The key here (again) is the importance of cheap spells. Just like Azorius Control, Faeries is a deck that cannot afford to fall behind, being put in a position where even a good FoF won’t save a rapidly deteriorating battlefield. I want to pack my Fact or Fiction / Snapcaster Mage deck with one-mana effects: Flusterstorm, Inquisition of Kozilek, Thoughtseize, Spell Snare, Fatal Push, the works.
If possible, I want zero-mana spells. At the top of the pile for Faeries are Force of Negation and Slaughter Pact. Against some decks, that means Surgical Extraction or Ravenous Trap. Depending on the quality of the black “pitch spell,” it will be worth trying. I know Contagion would be a valid card to include, if it were Modern-legal! Any opportunity to justify playing free spells alongside card advantage is an opportunity I’m excited to take.

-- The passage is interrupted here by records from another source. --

## src/rtl/fir_serial_mac_if.sv

```systemverilog
// fir_serial_mac_if: sample-in, coefficient-write and sample-out bus of the FIR core.
// slave = FIR core side, master = producer/consumer side.
interface fir_serial_mac_if #(
  parameter int DATA_W = 24,
  parameter int COEF_W = 16,
  parameter int OUT_W  = 24,
  parameter int TAPS   = 16
);
  localparam int AW = $clog2(TAPS);

  logic signed [DATA_W-1:0] iv_din;
  logic                     i_din_valid;
  logic                     o_ready;
  logic                     i_coef_we;
  logic        [AW-1:0]     iv_coef_addr;
  logic signed [COEF_W-1:0] iv_coef_data;
  logic signed [OUT_W-1:0]  ov_dout;
  logic                     o_dout_valid;
  logic                     i_dout_ready;

  modport slave (
    input  iv_din, i_din_valid,
    output o_ready,
    input  i_coef_we, iv_coef_addr, iv_coef_data,
    output ov_dout, o_dout_valid,
    input  i_dout_ready
  );

  modport master (
    output iv_din, i_din_valid,
    input  o_ready,
    output i_coef_we, iv_coef_addr, iv_coef_data,
    input  ov_dout, o_dout_valid,
    output i_dout_ready
  );
endinterface

```

## src/rtl/fir_serial_mac.sv

```systemverilog
// fir_serial_mac: single-multiplier time-multiplexed FIR, one MAC per clock.
// Ports: i_clk, i_rst (sync, high), i_en (clock enable), bus (fir_serial_mac_if.slave:
//   sample in + o_ready, coefficient write, sample out valid/ready).
// Optional: define FIR_ROUND_EN for round-half-up before the output shift.
module fir_serial_mac #(
  parameter int DATA_W = 24,
  parameter int COEF_W = 16,
  parameter int TAPS   = 16,
  parameter int OUT_W  = 24,
  parameter int SHIFT  = 15
) (
  input logic              i_clk,
  input logic              i_rst,
  input logic              i_en,
  fir_serial_mac_if.slave  bus
);
  localparam int AW    = $clog2(TAPS);
  localparam int PW    = DATA_W + COEF_W;
  localparam int ACC_W = DATA_W + COEF_W + $clog2(TAPS);
  // One extra bit so the rounding add can never wrap.
  localparam int SW    = ACC_W + 1;

  localparam logic [AW-1:0] LAST = AW'(TAPS - 1);

  localparam logic signed [SW-1:0] OMAX =
    {{(SW-OUT_W+1){1'b0}}, {(OUT_W-1){1'b1}}};
  localparam logic signed [SW-1:0] OMIN =
    {{(SW-OUT_W+1){1'b1}}, {(OUT_W-1){1'b0}}};

`ifdef FIR_ROUND_EN
  // 2^(SHIFT-1), or zero when SHIFT==0.
  localparam logic signed [SW-1:0] RND =
    (SW'(1) << SHIFT) >> 1;
`endif

  typedef enum logic [1:0] {
    IDLE   = 2'd0,
    MAC    = 2'd1,
    SCALE  = 2'd2,
    OUTPUT = 2'd3
  } state_t;

  state_t                   state_q, state_d;
  logic signed [ACC_W-1:0]  acc_q, acc_d;
  logic        [AW-1:0]     tap_q, tap_d;
  logic        [AW-1:0]     rd_q, rd_d;
  logic        [AW-1:0]     wr_q, wr_d;
  logic signed [OUT_W-1:0]  dout_q, dout_d;
  logic                     dval_q, dval_d;

  logic signed [DATA_W-1:0] dline_q [TAPS];
  logic signed [COEF_W-1:0] coef_q  [TAPS];

  logic                     accept;
  logic                     coef_wr;
  logic signed [PW-1:0]     prod;
  logic signed [SW-1:0]     rsum;
  logic signed [SW-1:0]     shifted;
  logic signed [OUT_W-1:0]  sat;

  assign accept  = (state_q == IDLE) && bus.i_din_valid && i_en;
  assign coef_wr = (state_q == IDLE) && bus.i_coef_we && i_en
                 && ({1'b0, bus.iv_coef_addr} < (AW+1)'(TAPS));

  // rd_q walks backwards from the newest sample: buf[(wr_ptr-k) mod TAPS].
  assign prod = coef_q[tap_q] * dline_q[rd_q];

`ifdef FIR_ROUND_EN
  assign rsum = {acc_q[ACC_W-1], acc_q} + RND;
`else
  assign rsum = {acc_q[ACC_W-1], acc_q};
`endif

  assign shifted = rsum >>> SHIFT;

  always_comb begin
    sat = shifted[OUT_W-1:0];
    unique case (1'b1)
      (shifted > OMAX): sat = {1'b0, {(OUT_W-1){1'b1}}};
      (shifted < OMIN): sat = {1'b1, {(OUT_W-1){1'b0}}};
      default:          sat = shifted[OUT_W-1:0];
    endcase
  end

  always_comb begin
    state_d = state_q;
    acc_d   = acc_q;
    tap_d   = tap_q;
    rd_d    = rd_q;
    wr_d    = wr_q;
    dout_d  = dout_q;
    dval_d  = dval_q;
    case (state_q)
      IDLE: begin
        if (bus.i_din_valid) begin
          acc_d   = '0;
          tap_d   = '0;
          rd_d    = wr_q;
          state_d = MAC;
        end
      end
      MAC: begin
        acc_d = acc_q + {{(ACC_W-PW){prod[PW-1]}}, prod};
        tap_d = tap_q + AW'(1);
        rd_d  = (rd_q == '0) ? LAST : rd_q - AW'(1);
        if (tap_q == LAST) begin
          state_d = SCALE;
        end
      end
      SCALE: begin
        dout_d  = sat;
        dval_d  = 1'b1;
        state_d = OUTPUT;
      end
      OUTPUT: begin
        if (bus.i_dout_ready) begin
          dval_d  = 1'b0;
          wr_d    = (wr_q == LAST) ? '0 : wr_q + AW'(1);
          state_d = IDLE;
        end
      end
      default: state_d = IDLE;
    endcase
  end

  always_ff @(posedge i_clk) begin
    if (i_rst) begin
      state_q <= IDLE;
      acc_q   <= '0;
      tap_q   <= '0;
      rd_q    <= '0;
      wr_q    <= '0;
      dout_q  <= '0;
      dval_q  <= 1'b0;
      for (int i = 0; i < TAPS; i++) begin
        dline_q[i] <= '0;
        coef_q[i]  <= '0;
      end
    end else if (i_en) begin
      state_q <= state_d;
      acc_q   <= acc_d;
      tap_q   <= tap_d;
      rd_q    <= rd_d;
      wr_q    <= wr_d;
      dout_q  <= dout_d;
      dval_q  <= dval_d;
      if (accept) begin
        dline_q[wr_q] <= bus.iv_din;
      end
      if (coef_wr) begin
        coef_q[bus.iv_coef_addr] <= bus.iv_coef_data;
      end
    end
  end

  assign bus.o_ready      = (state_q == IDLE);
  assign bus.ov_dout      = dout_q;
  assign bus.o_dout_valid = dval_q;

endmodule

```

## src/flat_wrapper.sv

```systemverilog
// flat-port wrapper written by rule: the top's interface ports become plain ports
module fir_serial_mac_flat 
#(
  parameter int DATA_W = 24,
  parameter int COEF_W = 16,
  parameter int TAPS   = 16,
  parameter int OUT_W  = 24,
  parameter int SHIFT  = 15
)
  (i_clk, i_rst, i_en, bus_iv_din, bus_i_din_valid, bus_o_ready, bus_i_coef_we, bus_iv_coef_addr, bus_iv_coef_data, bus_ov_dout, bus_o_dout_valid, bus_i_dout_ready);
  fir_serial_mac_if #(.DATA_W(DATA_W), .COEF_W(COEF_W), .OUT_W(OUT_W), .TAPS(TAPS)) bus_i ();
  input logic i_clk;
  input logic i_rst;
  input logic i_en;
  input wire logic [$bits(bus_i.iv_din)-1:0] bus_iv_din;
  input wire logic [$bits(bus_i.i_din_valid)-1:0] bus_i_din_valid;
  output wire logic [$bits(bus_i.o_ready)-1:0] bus_o_ready;
  input wire logic [$bits(bus_i.i_coef_we)-1:0] bus_i_coef_we;
  input wire logic [$bits(bus_i.iv_coef_addr)-1:0] bus_iv_coef_addr;
  input wire logic [$bits(bus_i.iv_coef_data)-1:0] bus_iv_coef_data;
  output wire logic [$bits(bus_i.ov_dout)-1:0] bus_ov_dout;
  output wire logic [$bits(bus_i.o_dout_valid)-1:0] bus_o_dout_valid;
  input wire logic [$bits(bus_i.i_dout_ready)-1:0] bus_i_dout_ready;
  assign bus_i.iv_din = bus_iv_din;
  assign bus_i.i_din_valid = bus_i_din_valid;
  assign bus_o_ready = bus_i.o_ready;
  assign bus_i.i_coef_we = bus_i_coef_we;
  assign bus_i.iv_coef_addr = bus_iv_coef_addr;
  assign bus_i.iv_coef_data = bus_iv_coef_data;
  assign bus_ov_dout = bus_i.ov_dout;
  assign bus_o_dout_valid = bus_i.o_dout_valid;
  assign bus_i.i_dout_ready = bus_i_dout_ready;
  fir_serial_mac #(.DATA_W(DATA_W), .COEF_W(COEF_W), .TAPS(TAPS), .OUT_W(OUT_W), .SHIFT(SHIFT)) u_core (.i_clk(i_clk), .i_rst(i_rst), .i_en(i_en), .bus(bus_i));
endmodule
```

Faeries is more of a metagame call, and if Azorius and associated control decks rise in the wake of the massive injection of blue power into Modern, Faeries will be there to prey on them. It’s going to be a thrilling time of upheaval (though hopefully not Upheaval) in the metagame.
Of note: Fact or Fiction gets around Narset, Parter of Veils, which stands to gain in a format defined increasingly by card advantage. Jace, the Mind Sculptor does not.
Required Reading
Now, as we’re getting adjusted to the world of Fact or Fiction in Modern, it behooves us to plumb the depths of the archives in search of valuable information about maximizing the card from the last time it was prevalent in competitive Magic.
Now, as we’re getting adjusted to the world of Fact or Fiction in Modern, it behooves us to plumb the depths of the archives in search of valuable information about maximizing the card from the last time it was prevalent in competitive Magic. The aforementioned Mike Flores piece was here on our own website thirteen years ago.
There are a number of less in-depth articles that cover some elements of using the card, but Mike’s stands the test of time as a deep dive into the high-level strategic concepts you need to consider when casting a Fact or Fiction. The cases he enumerates there are dated, but still valuable in getting the contemporary reader comfortable with a card that hasn’t seen competitive play since the days of the Bush Administration.
There are some wild new cards being previewed for Modern Horizons, and the new cards from War of the Spark have barely begun to percolate through the format themselves. This stands to be the greatest period of wholesale change in Modern since the months after the Gitaxian Probe and Golgari Grave-Troll bans, or even the Splinter Twin ban. I’m just glad that there are some old nostalgia-heavy fair blue cards (is “fair blue card” an oxymoron?) holding down the fort in a format that seems to be getting faster every week. As someone who’s recently felt the shift in his bones from “up-and-comer” to “washed-up has-been,” I’ll be eager to teach these kids a lesson or two in what a real card advantage spell looks like.